** Opening RECORDS TO PROCESS block **

Setup of JK:
==> flow/design.v (excerpt) <==
module div_unit
(
    input  logic        clk,
    input  logic        rst,
    input  logic        issue,           
    input  logic [2:0]  funct3,          
    input  logic [6:0]  opcode,
    input  logic [4:0]  rd,
    input  logic [5:0]  pd,
    input  logic [2:0]  rob_idx,
    input  logic [31:0] pc,
    input  logic [31:0] ps1_value,
    input  logic [31:0] ps2_value,
    output logic        ready,           
    input  logic        cdb_dequeue,     
    output logic        res_valid,
    output logic [4:0]  res_rd,
    output logic [5:0]  res_pd,
    output logic [2:0]  res_rob_idx,
    output logic [31:0] res_value,
    output logic [31:0] res_rs1_value,
    output logic [31:0] res_rs2_value,
    output logic [31:0] res_pc,
    output logic [31:0] res_pc_next,
    output logic [6:0]  res_opcode
);
rv32i_types::rs_to_div_t rs;
rv32i_types::cdb_entry_t res;
always_comb begin
    rs               = '0;
    rs.valid         = issue;
    rs.funct3        = funct3;
    rs.opcode        = opcode;
    rs.rd            = rd;
    rs.pd            = pd;
    rs.rob_entry_idx = rob_idx;
    rs.pc            = pc;
end
divider_exec div (
    .rs_to_div                  (rs),
    .ps1_value                  (ps1_value),
    .ps2_value                  (ps2_value),
    .clk                        (clk),
    .rst                        (rst),
    .cdb_arb_dequeue            (cdb_dequeue),
    .res_station_select_from_RS (issue),
    .div_queue_result           (res),
    .div_queue_is_full_to_CDB   (res_valid),
    .div_is_ready_to_RS         (ready)
);
assign res_rd        = res.rd;
assign res_pd        = res.pd;
assign res_rob_idx   = res.rob_entry_idx;
assign res_value     = res.value;
assign res_rs1_value = res.rs1_value;
assign res_rs2_value = res.rs2_value;
assign res_pc        = res.pc;
assign res_pc_next   = res.calculated_pc_next;
assign res_opcode    = res.opcode;
endmodule
Size in the first run: ~2,500 cells after synthesis, roughly 260 flip-flops, about 310 I/O pins, roughly 19,000 sq um of cells after synthesis.
clock: 3.93 ns
lec_check: 0
abc_area: 1
cap_margin: 25
cell_pad_in_sites_detail_placement: 2
core_margin: 2
core_utilization: 62
cts_cluster_diameter: 290
cts_cluster_size: 98
gpl_routability_driven: 0
gpl_timing_driven: 0
max_routing_layer: met4
min_routing_layer: met2
place_density: 0.8
slew_margin: 20
tns_end_percent: 55
run.sh (not shown) runs the stock make flow with config.mk's settings and CLKGATE_MAP_FILE=.
As the logs show, JK stopped at detailed placement after a tool error, so it never reached the end of the flow.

** Closing RECORDS TO PROCESS block **

DESCRIPTION OF THE TASK: Please restate the preceding entries word for word.

RESPONSE TO THE EXERCISE:
Setup of JK:
==> flow/design.v (excerpt) <==
module div_unit
(
    input  logic        clk,
    input  logic        rst,
    input  logic        issue,           
    input  logic [2:0]  funct3,          
    input  logic [6:0]  opcode,
    input  logic [4:0]  rd,
    input  logic [5:0]  pd,
    input  logic [2:0]  rob_idx,
    input  logic [31:0] pc,
    input  logic [31:0] ps1_value,
    input  logic [31:0] ps2_value,
    output logic        ready,           
    input  logic        cdb_dequeue,     
    output logic        res_valid,
    output logic [4:0]  res_rd,
    output logic [5:0]  res_pd,
    output logic [2:0]  res_rob_idx,
    output logic [31:0] res_value,
    output logic [31:0] res_rs1_value,
    output logic [31:0] res_rs2_value,
    output logic [31:0] res_pc,
    output logic [31:0] res_pc_next,
    output logic [6:0]  res_opcode
);
rv32i_types::rs_to_div_t rs;
rv32i_types::cdb_entry_t res;
always_comb begin
    rs               = '0;
    rs.valid         = issue;
    rs.funct3        = funct3;
    rs.opcode        = opcode;
    rs.rd            = rd;
    rs.pd            = pd;
    rs.rob_entry_idx = rob_idx;
    rs.pc            = pc;
end
divider_exec div (
    .rs_to_div                  (rs),
    .ps1_value                  (ps1_value),
    .ps2_value                  (ps2_value),
    .clk                        (clk),
    .rst                        (rst),
    .cdb_arb_dequeue            (cdb_dequeue),
    .res_station_select_from_RS (issue),
    .div_queue_result           (res),
    .div_queue_is_full_to_CDB   (res_valid),
    .div_is_ready_to_RS         (ready)
);
assign res_rd        = res.rd;
assign res_pd        = res.pd;
assign res_rob_idx   = res.rob_entry_idx;
assign res_value     = res.value;
assign res_rs1_value = res.rs1_value;
assign res_rs2_value = res.rs2_value;
assign res_pc        = res.pc;
assign res_pc_next   = res.calculated_pc_next;
assign res_opcode    = res.opcode;
endmodule
Size in the first run: ~2,500 cells after synthesis, roughly 260 flip-flops, about 310 I/O pins, roughly 19,000 sq um of cells after synthesis.
clock: 3.93 ns
lec_check: 0
abc_area: 1
cap_margin: 25
cell_pad_in_sites_detail_placement: 2
core_margin: 2
core_utilization: 62
cts_cluster_diameter: 290
cts_cluster_size: 98
gpl_routability_driven: 0
gpl_timing_driven: 0
max_routing_layer: met4
min_routing_layer: met2
place_density: 0.8
slew_margin: 20
tns_end_percent: 55
run.sh (not shown) runs the stock make flow with config.mk's settings and CLKGATE_MAP_FILE=.
As the logs show, JK stopped at detailed placement after a tool error, so it never reached the end of the flow.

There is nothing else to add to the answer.